Obviously the repeated code is thoroughly undesirable. The code could be
modified so that the processing loop occurs on the outside and the pointer
is cast at each iteration, but this isn't desirable either. As further
depths are supported, the problem snowballs.

I am wondering how other people have addressed this oft occurring problem. I
would like to write the processing code only once and, preferably,
initialise the pointer once also. Initially I thought of writing a
template-based hierarchy, that would allow the following approach:

CMyPointer* pAudio = CMyPointer::CreateInstance(Audio.GetSamples(),
ByteDepth);
CMyPointer& pAudioBuffer = *pAudio;

for (int SampleNo = 0; ...)
{
cout << ... << *(pAudioBuffer++) ...
}

delete pAudio;

To do this, CMyPointer would need to be an abstract non-template-based class
presenting the 'named constructor' CreateInstance and pure virtual pointer
functions. CreateInstance would return the correct typed instance of the
subclass CMyTypedPointer<DATA_TYPE> pointing to the given address using a
datatype of the appropriate byte depth. The problem here arises when
considering the operator*() function in the base class - because this is not
a template-based class, a specific return type has be given which would
differ in instances of the base classes.

What solutions to this scenario have people employed? Of course, it would be
further preferable to cast the memory to any arbitrary type, including
objects.

Many thanks.
Lucy x

First of all, try to refrain from using reinterpret_cast -- it is the most
dangerous of the C++ cast types. A static_cast should be enough to convert a
void pointer.

Next, isolate the casting to a couple of functions:

ty1ByteType *ty1(AudioDataType &AudioData)
{
if (AudioData.BytesPerSample != 1)
throw a_fit();
return static_cast<ty1ByteType*>(AudioData.GetSamples());
}

ty2ByteType *ty2(AudioDataType &AudioData)
{
if (AudioData.BytesPerSample != 2)
throw a_fit();
return static_cast<ty2ByteType*>(AudioData.GetSamples());
}

I assumed that the bytes per sample was available from AudioData's type.
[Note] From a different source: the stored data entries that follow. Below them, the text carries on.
<file path="config.mk">
export PLATFORM = sky130hd
export DESIGN_NAME = qpc_converter
export DESIGN_NICKNAME = d
export VERILOG_FILES = /design/src/rtl/qpc_pkg.sv /design/src/rtl/qpc_phase_filter.sv /design/src/rtl/qpc_pulse_gen.sv /design/src/rtl/qpc_converter.sv
export SDC_FILE = /design/constraint.sdc
export NUM_CORES = 1
export LEC_CHECK = 0
export ABC_AREA = 1
export BUFFER_PORTS_ARGS = -buffer_cell sky130_fd_sc_hd__buf_2
export CAP_MARGIN = 25
export CORE_ASPECT_RATIO = 1.4
export CORE_UTILIZATION = 30
export CTS_BUF_LIST = sky130_fd_sc_hd__clkbuf_4 sky130_fd_sc_hd__clkbuf_8
export DETAILED_ROUTE_END_ITERATION = 8
export GPL_TIMING_DRIVEN = 0
export PLACE_DENSITY = 0.53
export SYNTH_ARGS = -nofsm -noshare
export SYNTH_HDL_FRONTEND = slang
export SYNTH_SLANG_ARGS = --single-unit
</file>
<file path="constraint.sdc">
create_clock -name clk -period 3.5 [get_ports clk]
set_input_delay 0 -clock clk [delete_from_list [all_inputs] [get_ports clk]]
set_output_delay 0 -clock clk [all_outputs]
set_load 0.05 [all_outputs]
</file>
<file path="src/rtl/qpc_pkg.sv">
package qpc_pkg;

    typedef enum logic [1:0] {
        RES_X1 = 2'b00,
        RES_X2 = 2'b01,
        RES_X4 = 2'b10
    } res_e;

    typedef struct packed {
        logic a;
        logic b;
    } phase_t;

    typedef struct packed {
        logic hit;   // a count is due
        logic up;    // direction of that count
        logic bad;   // both phases moved together
    } step_t;

    // Position of a phase pair on the forward Gray cycle 00,10,11,01
    function automatic logic [1:0] gray_pos(phase_t p);
        case ({p.a, p.b})
            2'b00:   return 2'd0;
            2'b10:   return 2'd1;
            2'b11:   return 2'd2;
            default: return 2'd3;
        endcase
    endfunction

    function automatic step_t classify(phase_t prev, phase_t cur, res_e res);
        step_t      s;
        logic       fwd;
        logic       a_chg;
        logic       b_chg;
        s     = '0;
        a_chg = prev.a ^ cur.a;
        b_chg = prev.b ^ cur.b;
        fwd   = (gray_pos(cur) == gray_pos(prev) + 2'd1);
        s.up  = fwd;
        if (a_chg && b_chg) begin
            s.bad = 1'b1;
        end else begin
            case (res)
                RES_X1:  s.hit = a_chg && cur.a;
                RES_X2:  s.hit = a_chg;
                RES_X4:  s.hit = a_chg || b_chg;
                default: s.hit = 1'b0;
            endcase
        end
        return s;
    endfunction

endpackage

</file>
<file path="src/rtl/qpc_phase_filter.sv">
module qpc_phase_filter #(
    parameter int FILT_CYC = 4
) (
    input  logic clk,
    input  logic rst,
    input  logic raw,
    output logic level
);
    localparam int CW = $clog2(FILT_CYC + 1);

    logic          s1_q;
    logic          s2_q;
    logic [CW-1:0] run_q;

    always_ff @(posedge clk) begin
        s1_q <= raw;
        s2_q <= s1_q;
    end

    always_ff @(posedge clk) begin
        if (rst) begin
            level <= s2_q;
            run_q <= '0;
        end else if (s2_q == level) begin
            run_q <= '0;
        end else if (run_q == CW'(FILT_CYC - 1)) begin
            level <= s2_q;
            run_q <= '0;
        end else begin
            run_q <= run_q + 1'b1;
        end
    end
endmodule

</file>
<file path="src/rtl/qpc_pulse_gen.sv">
module qpc_pulse_gen #(
    parameter int PW_W = 8
) (
    input  logic            clk,
    input  logic            rst,
    input  logic            start,
    input  logic            start_up,
    input  logic [PW_W-1:0] width,
    output logic            busy,
    output logic            dir_q
);
    logic [PW_W-1:0] left_q;

    always_ff @(posedge clk) begin
        if (rst) begin
            busy   <= 1'b0;
            dir_q  <= 1'b1;
            left_q <= '0;
        end else if (!busy) begin
            if (start) begin
                busy   <= 1'b1;
                dir_q  <= start_up;
                left_q <= (width == '0) ? '0 : width - 1'b1;
            end
        end else if (left_q == '0) begin
            busy <= 1'b0;
        end else begin
            left_q <= left_q - 1'b1;
        end
    end
endmodule

</file>
<file path="src/rtl/qpc_converter.sv">
module qpc_converter
    import qpc_pkg::*;
#(
    parameter int FILT_CYC  = 4,
    parameter int PW_W      = 8,
    parameter bit SPLIT_OUT = 1'b1
) (
    input  logic            clk,
    input  logic            rst,
    input  logic            a_in,
    input  logic            b_in,
    input  logic [1:0]      res_sel,
    input  logic [PW_W-1:0] pw_cyc,
    output logic            up_n,
    output logic            dn_n,
    output logic            cnt_n,
    output logic            dir_up,
    output logic            err
);
    localparam int NPH = 2;

    logic [NPH-1:0] raw_vec;
    logic [NPH-1:0] filt_vec;
    phase_t         filt;
    phase_t         ref_q;
    step_t          st;
    logic           busy;
    logic           dir_q;
    logic           start;

    assign raw_vec = {a_in, b_in};

    for (genvar i = 0; i < NPH; i++) begin : g_ph
        qpc_phase_filter #(.FILT_CYC(FILT_CYC)) flt_i (
            .clk  (clk),
            .rst  (rst),
            .raw  (raw_vec[i]),
            .level(filt_vec[i])
        );
    end

    assign filt  = phase_t'(filt_vec);
    assign st    = classify(ref_q, filt, res_e'(res_sel));
    assign start = st.hit && !busy;

    // Reference follows the filtered pair even during lockout
    always_ff @(posedge clk) begin
        if (rst) begin
            ref_q <= filt;
            err   <= 1'b0;
        end else begin
            ref_q <= filt;
            err   <= st.bad && !busy;
        end
    end

    qpc_pulse_gen #(.PW_W(PW_W)) pg_i (
        .clk     (clk),
        .rst     (rst),
        .start   (start),
        .start_up(st.up),
        .width   (pw_cyc),
        .busy    (busy),
        .dir_q   (dir_q)
    );

    if (SPLIT_OUT) begin : g_split
        assign up_n  = !(busy && dir_q);
        assign dn_n  = !(busy && !dir_q);
        assign cnt_n = 1'b1;
    end else begin : g_comb
        assign up_n  = 1'b1;
        assign dn_n  = 1'b1;
        assign cnt_n = !busy;
    end
    assign dir_up = dir_q;

endmodule

</file>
I
sure hope so, because not checking here would be a big mistake. It would be
far too easy to type ty2 when you meant ty1 and get the wrong cast.
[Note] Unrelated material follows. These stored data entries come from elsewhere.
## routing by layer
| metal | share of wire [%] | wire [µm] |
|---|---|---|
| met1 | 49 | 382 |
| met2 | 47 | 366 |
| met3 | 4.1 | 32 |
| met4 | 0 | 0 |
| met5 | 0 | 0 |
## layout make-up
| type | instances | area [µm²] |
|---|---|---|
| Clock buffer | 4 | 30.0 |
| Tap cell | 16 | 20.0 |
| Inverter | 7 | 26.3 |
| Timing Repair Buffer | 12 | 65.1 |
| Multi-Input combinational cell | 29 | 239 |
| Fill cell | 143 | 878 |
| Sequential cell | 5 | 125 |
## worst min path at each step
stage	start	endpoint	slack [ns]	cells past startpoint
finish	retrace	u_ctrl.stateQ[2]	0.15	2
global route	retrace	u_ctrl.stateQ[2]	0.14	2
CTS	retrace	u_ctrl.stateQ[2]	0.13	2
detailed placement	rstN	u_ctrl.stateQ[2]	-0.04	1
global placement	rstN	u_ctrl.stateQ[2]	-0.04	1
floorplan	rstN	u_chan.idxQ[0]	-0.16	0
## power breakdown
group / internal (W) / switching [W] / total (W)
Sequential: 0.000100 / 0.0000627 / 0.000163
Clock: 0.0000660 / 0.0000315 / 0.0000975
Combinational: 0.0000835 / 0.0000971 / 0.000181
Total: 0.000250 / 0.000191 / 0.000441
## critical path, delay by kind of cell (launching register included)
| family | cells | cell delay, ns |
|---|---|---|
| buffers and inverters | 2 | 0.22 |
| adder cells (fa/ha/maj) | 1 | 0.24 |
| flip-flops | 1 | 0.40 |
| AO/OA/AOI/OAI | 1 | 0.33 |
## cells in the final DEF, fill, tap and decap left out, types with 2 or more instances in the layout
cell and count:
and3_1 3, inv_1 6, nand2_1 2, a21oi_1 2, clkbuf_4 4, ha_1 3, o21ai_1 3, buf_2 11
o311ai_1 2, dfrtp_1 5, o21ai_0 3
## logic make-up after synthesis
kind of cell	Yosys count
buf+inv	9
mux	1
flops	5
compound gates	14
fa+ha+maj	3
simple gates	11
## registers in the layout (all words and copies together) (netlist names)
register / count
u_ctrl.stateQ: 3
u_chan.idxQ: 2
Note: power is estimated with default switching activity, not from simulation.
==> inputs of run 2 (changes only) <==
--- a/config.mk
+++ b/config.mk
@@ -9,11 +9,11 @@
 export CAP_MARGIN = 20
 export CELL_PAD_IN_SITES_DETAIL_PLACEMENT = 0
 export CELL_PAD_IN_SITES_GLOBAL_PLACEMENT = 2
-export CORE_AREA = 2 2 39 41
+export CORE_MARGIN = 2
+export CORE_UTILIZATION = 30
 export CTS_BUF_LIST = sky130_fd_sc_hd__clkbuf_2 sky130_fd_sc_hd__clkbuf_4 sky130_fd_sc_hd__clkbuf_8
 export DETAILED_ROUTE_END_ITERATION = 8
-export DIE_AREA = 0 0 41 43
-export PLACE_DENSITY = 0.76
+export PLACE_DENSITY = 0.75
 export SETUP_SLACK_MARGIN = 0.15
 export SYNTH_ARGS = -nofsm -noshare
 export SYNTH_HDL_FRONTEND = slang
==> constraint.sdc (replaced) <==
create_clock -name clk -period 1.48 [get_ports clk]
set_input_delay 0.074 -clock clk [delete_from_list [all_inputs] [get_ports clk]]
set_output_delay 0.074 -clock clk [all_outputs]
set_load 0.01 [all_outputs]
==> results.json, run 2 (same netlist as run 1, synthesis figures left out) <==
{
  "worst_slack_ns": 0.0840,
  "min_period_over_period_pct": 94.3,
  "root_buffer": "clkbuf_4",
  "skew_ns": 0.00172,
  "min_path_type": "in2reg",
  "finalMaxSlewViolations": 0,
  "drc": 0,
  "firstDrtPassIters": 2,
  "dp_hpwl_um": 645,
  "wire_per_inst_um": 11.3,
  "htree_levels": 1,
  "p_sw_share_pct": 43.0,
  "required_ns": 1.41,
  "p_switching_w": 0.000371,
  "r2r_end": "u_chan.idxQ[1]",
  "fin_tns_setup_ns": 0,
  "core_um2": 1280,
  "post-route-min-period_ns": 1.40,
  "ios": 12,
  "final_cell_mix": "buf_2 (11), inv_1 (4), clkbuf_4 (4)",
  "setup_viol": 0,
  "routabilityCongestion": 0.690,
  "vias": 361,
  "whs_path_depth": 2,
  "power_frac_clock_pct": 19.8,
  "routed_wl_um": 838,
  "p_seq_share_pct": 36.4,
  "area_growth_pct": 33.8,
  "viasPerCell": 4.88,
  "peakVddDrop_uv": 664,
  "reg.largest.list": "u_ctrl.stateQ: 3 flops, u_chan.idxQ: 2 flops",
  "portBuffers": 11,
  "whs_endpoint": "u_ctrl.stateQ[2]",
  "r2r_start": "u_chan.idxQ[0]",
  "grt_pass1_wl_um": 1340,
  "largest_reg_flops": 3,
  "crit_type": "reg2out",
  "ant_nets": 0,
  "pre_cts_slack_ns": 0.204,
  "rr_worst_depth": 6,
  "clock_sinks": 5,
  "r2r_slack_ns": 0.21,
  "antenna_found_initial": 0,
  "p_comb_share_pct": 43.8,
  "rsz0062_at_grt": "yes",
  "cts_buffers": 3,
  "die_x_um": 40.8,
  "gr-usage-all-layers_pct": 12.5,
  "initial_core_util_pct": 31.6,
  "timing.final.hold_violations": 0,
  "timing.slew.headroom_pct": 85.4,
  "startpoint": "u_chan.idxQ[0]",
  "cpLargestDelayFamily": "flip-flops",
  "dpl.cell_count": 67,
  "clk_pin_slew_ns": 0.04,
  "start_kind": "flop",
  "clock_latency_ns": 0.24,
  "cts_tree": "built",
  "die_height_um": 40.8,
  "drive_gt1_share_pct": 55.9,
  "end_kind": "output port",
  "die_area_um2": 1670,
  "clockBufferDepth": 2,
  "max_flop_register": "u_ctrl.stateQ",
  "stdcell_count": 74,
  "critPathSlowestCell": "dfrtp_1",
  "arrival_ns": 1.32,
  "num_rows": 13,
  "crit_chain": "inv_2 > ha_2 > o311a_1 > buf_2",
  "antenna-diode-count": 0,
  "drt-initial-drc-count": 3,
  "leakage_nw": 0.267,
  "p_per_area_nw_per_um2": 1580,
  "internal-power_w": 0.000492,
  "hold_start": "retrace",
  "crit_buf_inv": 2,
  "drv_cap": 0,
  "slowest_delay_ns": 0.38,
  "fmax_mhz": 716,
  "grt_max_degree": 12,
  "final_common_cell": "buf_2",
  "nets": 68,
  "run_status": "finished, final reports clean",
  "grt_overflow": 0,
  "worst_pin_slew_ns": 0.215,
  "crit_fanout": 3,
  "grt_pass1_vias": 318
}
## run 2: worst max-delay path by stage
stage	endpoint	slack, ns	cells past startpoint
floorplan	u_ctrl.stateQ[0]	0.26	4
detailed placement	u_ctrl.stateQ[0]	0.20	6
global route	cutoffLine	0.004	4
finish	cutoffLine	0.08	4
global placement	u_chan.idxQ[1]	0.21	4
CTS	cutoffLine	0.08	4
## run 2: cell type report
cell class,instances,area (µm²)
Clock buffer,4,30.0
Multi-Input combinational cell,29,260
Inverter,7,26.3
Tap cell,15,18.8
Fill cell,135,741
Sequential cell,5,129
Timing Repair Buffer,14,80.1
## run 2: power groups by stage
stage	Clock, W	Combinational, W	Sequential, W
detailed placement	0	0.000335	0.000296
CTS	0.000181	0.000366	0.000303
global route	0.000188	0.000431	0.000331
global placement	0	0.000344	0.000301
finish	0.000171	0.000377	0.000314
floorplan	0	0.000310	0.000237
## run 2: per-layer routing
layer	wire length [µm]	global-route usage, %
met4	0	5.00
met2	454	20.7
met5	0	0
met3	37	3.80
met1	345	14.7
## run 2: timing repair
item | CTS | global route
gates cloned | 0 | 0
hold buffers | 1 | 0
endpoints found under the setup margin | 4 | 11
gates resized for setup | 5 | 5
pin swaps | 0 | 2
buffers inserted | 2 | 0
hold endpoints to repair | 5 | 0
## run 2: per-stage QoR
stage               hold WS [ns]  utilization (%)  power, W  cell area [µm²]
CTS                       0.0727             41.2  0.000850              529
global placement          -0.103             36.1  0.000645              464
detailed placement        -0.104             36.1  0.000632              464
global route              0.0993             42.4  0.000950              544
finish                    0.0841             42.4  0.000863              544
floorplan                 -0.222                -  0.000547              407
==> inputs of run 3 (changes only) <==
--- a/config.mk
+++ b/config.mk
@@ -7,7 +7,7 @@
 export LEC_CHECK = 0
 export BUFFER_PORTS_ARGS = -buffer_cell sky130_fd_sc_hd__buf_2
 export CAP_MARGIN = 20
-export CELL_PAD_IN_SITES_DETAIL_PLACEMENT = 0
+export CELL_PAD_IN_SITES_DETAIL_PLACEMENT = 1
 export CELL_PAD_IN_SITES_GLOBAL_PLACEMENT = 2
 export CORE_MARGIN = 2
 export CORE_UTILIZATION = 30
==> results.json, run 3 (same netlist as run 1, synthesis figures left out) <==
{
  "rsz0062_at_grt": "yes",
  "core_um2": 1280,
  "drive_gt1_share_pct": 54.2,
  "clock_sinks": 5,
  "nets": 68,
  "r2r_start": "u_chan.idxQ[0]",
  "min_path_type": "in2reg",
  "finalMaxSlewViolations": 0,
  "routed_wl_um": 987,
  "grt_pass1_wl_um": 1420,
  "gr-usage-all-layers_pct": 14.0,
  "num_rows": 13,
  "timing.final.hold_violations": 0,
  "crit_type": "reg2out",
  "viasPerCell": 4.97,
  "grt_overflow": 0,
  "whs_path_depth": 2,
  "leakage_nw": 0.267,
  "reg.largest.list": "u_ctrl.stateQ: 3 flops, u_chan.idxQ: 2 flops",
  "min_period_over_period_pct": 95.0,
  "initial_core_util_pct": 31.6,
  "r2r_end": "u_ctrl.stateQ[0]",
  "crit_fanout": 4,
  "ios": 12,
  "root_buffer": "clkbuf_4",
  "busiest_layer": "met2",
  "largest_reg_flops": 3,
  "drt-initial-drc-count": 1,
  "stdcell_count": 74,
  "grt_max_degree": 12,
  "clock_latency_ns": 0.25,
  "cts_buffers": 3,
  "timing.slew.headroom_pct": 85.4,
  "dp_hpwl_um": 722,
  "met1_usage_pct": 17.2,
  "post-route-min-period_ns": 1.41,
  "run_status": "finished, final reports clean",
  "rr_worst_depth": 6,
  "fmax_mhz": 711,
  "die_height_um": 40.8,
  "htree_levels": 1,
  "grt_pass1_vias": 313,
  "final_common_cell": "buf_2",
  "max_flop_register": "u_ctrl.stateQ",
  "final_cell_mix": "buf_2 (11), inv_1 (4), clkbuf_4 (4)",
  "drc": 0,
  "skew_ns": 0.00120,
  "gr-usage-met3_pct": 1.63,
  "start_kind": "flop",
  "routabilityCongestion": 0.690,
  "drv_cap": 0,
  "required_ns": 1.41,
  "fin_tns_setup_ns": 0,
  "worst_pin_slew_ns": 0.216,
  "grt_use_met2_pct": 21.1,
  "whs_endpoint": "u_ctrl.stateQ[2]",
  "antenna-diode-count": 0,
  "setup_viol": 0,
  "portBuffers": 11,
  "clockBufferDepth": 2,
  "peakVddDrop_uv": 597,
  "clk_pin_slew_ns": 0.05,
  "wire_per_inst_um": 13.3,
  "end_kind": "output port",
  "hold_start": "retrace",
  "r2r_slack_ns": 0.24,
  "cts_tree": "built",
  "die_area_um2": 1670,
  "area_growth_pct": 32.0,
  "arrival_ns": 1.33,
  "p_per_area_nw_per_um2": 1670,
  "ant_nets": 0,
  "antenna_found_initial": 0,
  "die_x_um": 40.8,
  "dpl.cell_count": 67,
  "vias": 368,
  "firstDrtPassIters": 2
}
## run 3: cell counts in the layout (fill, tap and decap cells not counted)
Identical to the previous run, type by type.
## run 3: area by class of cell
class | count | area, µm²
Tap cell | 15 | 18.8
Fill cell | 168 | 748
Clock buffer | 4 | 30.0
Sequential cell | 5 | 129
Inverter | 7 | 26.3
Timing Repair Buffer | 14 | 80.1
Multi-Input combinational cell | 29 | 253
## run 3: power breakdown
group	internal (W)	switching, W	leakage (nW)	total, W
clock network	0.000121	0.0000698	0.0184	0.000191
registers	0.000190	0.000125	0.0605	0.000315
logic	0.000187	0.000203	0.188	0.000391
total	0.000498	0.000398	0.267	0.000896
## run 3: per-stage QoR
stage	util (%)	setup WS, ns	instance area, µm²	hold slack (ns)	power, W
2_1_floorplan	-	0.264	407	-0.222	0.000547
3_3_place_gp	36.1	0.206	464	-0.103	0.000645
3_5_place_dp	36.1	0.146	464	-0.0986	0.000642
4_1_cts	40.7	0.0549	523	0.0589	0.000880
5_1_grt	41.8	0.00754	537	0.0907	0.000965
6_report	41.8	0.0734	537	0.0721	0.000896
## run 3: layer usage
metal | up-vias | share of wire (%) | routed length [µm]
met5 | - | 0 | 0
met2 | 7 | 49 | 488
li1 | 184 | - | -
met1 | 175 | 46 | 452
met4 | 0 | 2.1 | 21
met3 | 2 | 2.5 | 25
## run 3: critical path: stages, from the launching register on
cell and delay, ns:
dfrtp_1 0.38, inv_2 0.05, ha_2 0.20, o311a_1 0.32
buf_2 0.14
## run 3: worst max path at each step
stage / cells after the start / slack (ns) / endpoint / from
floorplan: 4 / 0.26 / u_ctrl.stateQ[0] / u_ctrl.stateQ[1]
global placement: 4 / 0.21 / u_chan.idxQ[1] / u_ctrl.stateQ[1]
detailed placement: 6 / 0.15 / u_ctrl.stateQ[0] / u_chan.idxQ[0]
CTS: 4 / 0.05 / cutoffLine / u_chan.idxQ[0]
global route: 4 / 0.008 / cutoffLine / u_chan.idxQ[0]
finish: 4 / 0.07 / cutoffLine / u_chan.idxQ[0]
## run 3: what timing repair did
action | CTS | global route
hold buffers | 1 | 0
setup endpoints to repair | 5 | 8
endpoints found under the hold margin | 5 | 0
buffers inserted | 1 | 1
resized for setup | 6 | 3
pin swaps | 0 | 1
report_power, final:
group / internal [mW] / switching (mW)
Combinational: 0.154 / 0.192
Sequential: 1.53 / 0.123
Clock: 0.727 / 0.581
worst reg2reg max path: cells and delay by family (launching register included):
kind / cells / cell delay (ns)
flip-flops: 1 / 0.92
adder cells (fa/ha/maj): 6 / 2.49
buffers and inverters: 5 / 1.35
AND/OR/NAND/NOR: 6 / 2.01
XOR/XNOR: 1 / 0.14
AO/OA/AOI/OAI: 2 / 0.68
`config.mk`:
```
export PLATFORM = sky130hd
export DESIGN_NAME = ext_irq_ctrl
export DESIGN_NICKNAME = d
export VERILOG_FILES = /design/src/rtl/eic_pkg.sv /design/src/rtl/eic_sync.sv /design/src/rtl/eic_trigger.sv /design/src/rtl/eic_prio.sv /design/src/rtl/ext_irq_ctrl.sv
export SDC_FILE = /design/constraint.sdc
export NUM_CORES = 1
export LEC_CHECK = 0
export BUFFER_PORTS_ARGS = -buffer_cell sky130_fd_sc_hd__buf_2
export CORE_MARGIN = 2
export CORE_UTILIZATION = 53
export CTS_CLUSTER_SIZE = 16
export DETAILED_ROUTE_END_ITERATION = 7
export GPL_TIMING_DRIVEN = 0
export PLACE_DENSITY = 0.89
export SLEW_MARGIN = 20
export SYNTH_ARGS = -nofsm -noshare
export SYNTH_HDL_FRONTEND = slang
export SYNTH_SLANG_ARGS = --single-unit
```
`constraint.sdc`:
```
create_clock -name clk -period 1.45 [get_ports clk]
set_input_delay 0.0725 -clock clk [delete_from_list [all_inputs] [get_ports clk]]
set_output_delay 0.0725 -clock clk [all_outputs]
set_load 0.03 [all_outputs]
```
### config.mk
export PLATFORM = sky130hd
export DESIGN_NAME = intr_cascade
export DESIGN_NICKNAME = d
export VERILOG_FILES = /design/src/rtl/intr_cascade_pkg.sv /design/src/rtl/ic_sticky_cell.sv /design/src/rtl/ic_local_bank.sv /design/src/rtl/ic_global_bank.sv /design/src/rtl/ic_regdec.sv /design/src/rtl/intr_cascade.sv
export SDC_FILE = /design/constraint.sdc
export NUM_CORES = 1
export LEC_CHECK = 0
export ABC_AREA = 1
export BUFFER_PORTS_ARGS = -buffer_cell sky130_fd_sc_hd__buf_4
export CAP_MARGIN = 20
export CORE_UTILIZATION = 43
export DETAILED_ROUTE_END_ITERATION = 8
export PLACE_DENSITY = 0.74
export REMOVE_ABC_BUFFERS = 1
export SLEW_MARGIN = 10
export SYNTH_ARGS = -nofsm -noshare
export SYNTH_HDL_FRONTEND = slang
export SYNTH_SLANG_ARGS = --single-unit
export TNS_END_PERCENT = 30
### constraint.sdc
create_clock -name clk -period 0.8 [get_ports clk]
set_input_delay 0 -clock clk [delete_from_list [all_inputs] [get_ports clk]]
set_output_delay 0 -clock clk [all_outputs]
set_load 0.01 [all_outputs]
Then write your processing code template style:

template <typename BYTETYPE> // BYTETYPE is ty1ByteType or ty2ByteType
display_audio(BYTETYPE *ptr, int NumberOfSamples)
{
for (int SampleNo = 0; SampleNo < NumberOfSamples; SampleNo++)
cout << SampleNo << ": " << *(ptr++) << endl;
}

You might call this function using another function as follows:

display_audio(AudioDataType &AudioData)
{
if (AudioData.BytesPerSample == 1)
display_audio(ty1(AudioData), NumberOfSamples);
else if (AudioData.BytesPerSample == 2)
display_audio(ty2(AudioData), NumberOfSamples);
else
bomb_city();
}

It still isn't the prettiest thing in the world, but when dealing with
legacy libraries you do what ya gotta do. If you look at the gamut of
operations you want to do with your audio data you can probably write a very
clean wrapper that hides these ugly details, perhaps using polymorphism to
avoid the if/then/else ladders. Then test, test, and test some more. Good
luck.

Warning: untested code above. And I make LOTS of mistakes.